The task: Find the string "word" in the listing and report every line that has it.

Provided information:
====================
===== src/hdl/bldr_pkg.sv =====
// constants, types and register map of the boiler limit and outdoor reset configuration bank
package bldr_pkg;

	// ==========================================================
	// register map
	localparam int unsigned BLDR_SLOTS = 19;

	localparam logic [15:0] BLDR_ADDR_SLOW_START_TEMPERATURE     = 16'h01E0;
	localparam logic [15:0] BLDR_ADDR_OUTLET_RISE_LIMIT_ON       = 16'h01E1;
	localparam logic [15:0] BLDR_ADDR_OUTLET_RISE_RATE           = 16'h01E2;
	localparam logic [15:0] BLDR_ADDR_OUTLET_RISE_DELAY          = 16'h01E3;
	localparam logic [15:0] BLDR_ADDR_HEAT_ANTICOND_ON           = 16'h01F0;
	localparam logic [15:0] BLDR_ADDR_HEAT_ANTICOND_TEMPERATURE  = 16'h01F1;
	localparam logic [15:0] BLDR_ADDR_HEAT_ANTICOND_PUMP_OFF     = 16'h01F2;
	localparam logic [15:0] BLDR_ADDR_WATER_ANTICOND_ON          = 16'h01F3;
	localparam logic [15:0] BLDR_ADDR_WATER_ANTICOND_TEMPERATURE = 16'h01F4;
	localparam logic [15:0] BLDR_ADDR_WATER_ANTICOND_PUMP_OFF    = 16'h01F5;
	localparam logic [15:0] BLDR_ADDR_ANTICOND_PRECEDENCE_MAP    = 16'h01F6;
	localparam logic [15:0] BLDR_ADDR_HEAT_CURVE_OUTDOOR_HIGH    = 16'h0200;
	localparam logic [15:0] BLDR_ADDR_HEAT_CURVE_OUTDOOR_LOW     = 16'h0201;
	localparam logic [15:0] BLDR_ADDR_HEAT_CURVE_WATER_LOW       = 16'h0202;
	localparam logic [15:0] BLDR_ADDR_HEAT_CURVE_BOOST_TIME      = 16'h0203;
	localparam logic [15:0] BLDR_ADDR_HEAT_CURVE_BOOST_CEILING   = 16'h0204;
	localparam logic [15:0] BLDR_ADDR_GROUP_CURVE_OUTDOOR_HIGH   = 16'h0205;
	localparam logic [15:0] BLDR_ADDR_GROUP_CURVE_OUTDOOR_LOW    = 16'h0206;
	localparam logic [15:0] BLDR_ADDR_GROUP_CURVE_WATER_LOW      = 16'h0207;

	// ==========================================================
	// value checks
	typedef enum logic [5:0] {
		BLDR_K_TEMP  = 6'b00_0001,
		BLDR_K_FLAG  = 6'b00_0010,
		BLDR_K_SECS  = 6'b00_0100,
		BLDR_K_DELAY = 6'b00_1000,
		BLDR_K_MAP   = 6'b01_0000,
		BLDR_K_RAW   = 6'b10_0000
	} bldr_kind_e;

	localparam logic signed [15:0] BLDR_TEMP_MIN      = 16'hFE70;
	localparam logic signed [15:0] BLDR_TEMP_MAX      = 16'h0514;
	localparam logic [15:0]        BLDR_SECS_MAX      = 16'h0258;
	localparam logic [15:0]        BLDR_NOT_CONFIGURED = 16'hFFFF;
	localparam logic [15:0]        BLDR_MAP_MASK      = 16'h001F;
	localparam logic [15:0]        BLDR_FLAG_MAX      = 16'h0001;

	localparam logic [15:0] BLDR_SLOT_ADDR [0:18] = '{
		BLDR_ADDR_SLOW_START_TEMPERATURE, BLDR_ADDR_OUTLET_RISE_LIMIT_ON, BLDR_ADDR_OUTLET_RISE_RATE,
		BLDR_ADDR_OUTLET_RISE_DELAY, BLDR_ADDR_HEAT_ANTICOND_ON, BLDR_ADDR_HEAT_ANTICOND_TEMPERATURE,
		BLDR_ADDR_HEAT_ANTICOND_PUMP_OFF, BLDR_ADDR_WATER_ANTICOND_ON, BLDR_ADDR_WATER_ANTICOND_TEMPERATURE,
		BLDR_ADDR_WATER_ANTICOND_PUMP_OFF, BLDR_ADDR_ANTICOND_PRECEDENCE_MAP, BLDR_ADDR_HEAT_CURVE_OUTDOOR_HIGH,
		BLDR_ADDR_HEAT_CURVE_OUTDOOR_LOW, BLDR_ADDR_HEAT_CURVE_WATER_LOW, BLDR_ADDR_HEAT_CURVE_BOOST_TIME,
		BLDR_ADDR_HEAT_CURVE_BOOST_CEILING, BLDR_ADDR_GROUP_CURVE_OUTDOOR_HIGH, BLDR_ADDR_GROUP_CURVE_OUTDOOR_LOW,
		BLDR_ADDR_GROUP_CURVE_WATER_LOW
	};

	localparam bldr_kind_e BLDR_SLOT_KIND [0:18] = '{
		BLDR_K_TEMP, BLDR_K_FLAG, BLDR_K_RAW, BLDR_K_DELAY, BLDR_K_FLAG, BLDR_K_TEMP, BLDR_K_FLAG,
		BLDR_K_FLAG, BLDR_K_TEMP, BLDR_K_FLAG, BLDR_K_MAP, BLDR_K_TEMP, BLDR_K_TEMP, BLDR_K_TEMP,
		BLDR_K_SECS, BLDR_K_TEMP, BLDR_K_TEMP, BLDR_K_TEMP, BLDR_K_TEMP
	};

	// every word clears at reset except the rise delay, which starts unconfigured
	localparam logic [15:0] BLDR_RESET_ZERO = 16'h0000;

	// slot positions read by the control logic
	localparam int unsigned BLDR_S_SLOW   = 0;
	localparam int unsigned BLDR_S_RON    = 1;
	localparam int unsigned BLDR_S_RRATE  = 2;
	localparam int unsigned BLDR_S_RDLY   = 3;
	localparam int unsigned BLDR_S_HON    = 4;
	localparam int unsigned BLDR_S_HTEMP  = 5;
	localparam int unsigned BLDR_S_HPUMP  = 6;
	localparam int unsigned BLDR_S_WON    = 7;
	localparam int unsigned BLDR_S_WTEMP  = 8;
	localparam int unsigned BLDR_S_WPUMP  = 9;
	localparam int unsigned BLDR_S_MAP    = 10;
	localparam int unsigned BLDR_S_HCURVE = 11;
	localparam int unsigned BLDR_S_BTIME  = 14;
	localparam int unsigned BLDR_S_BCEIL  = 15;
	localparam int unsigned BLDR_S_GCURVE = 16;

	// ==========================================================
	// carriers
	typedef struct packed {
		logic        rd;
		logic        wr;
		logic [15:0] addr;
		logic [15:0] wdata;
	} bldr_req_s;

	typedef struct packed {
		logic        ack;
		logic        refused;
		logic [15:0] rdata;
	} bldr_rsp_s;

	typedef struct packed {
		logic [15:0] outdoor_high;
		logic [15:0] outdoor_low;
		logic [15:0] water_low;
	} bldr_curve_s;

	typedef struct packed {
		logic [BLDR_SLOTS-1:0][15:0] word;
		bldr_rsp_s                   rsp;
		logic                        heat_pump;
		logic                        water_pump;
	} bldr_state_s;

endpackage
====================
Output for this exercise:
	// every word clears at reset except the rise delay, which starts unconfigured
		logic [BLDR_SLOTS-1:0][15:0] word;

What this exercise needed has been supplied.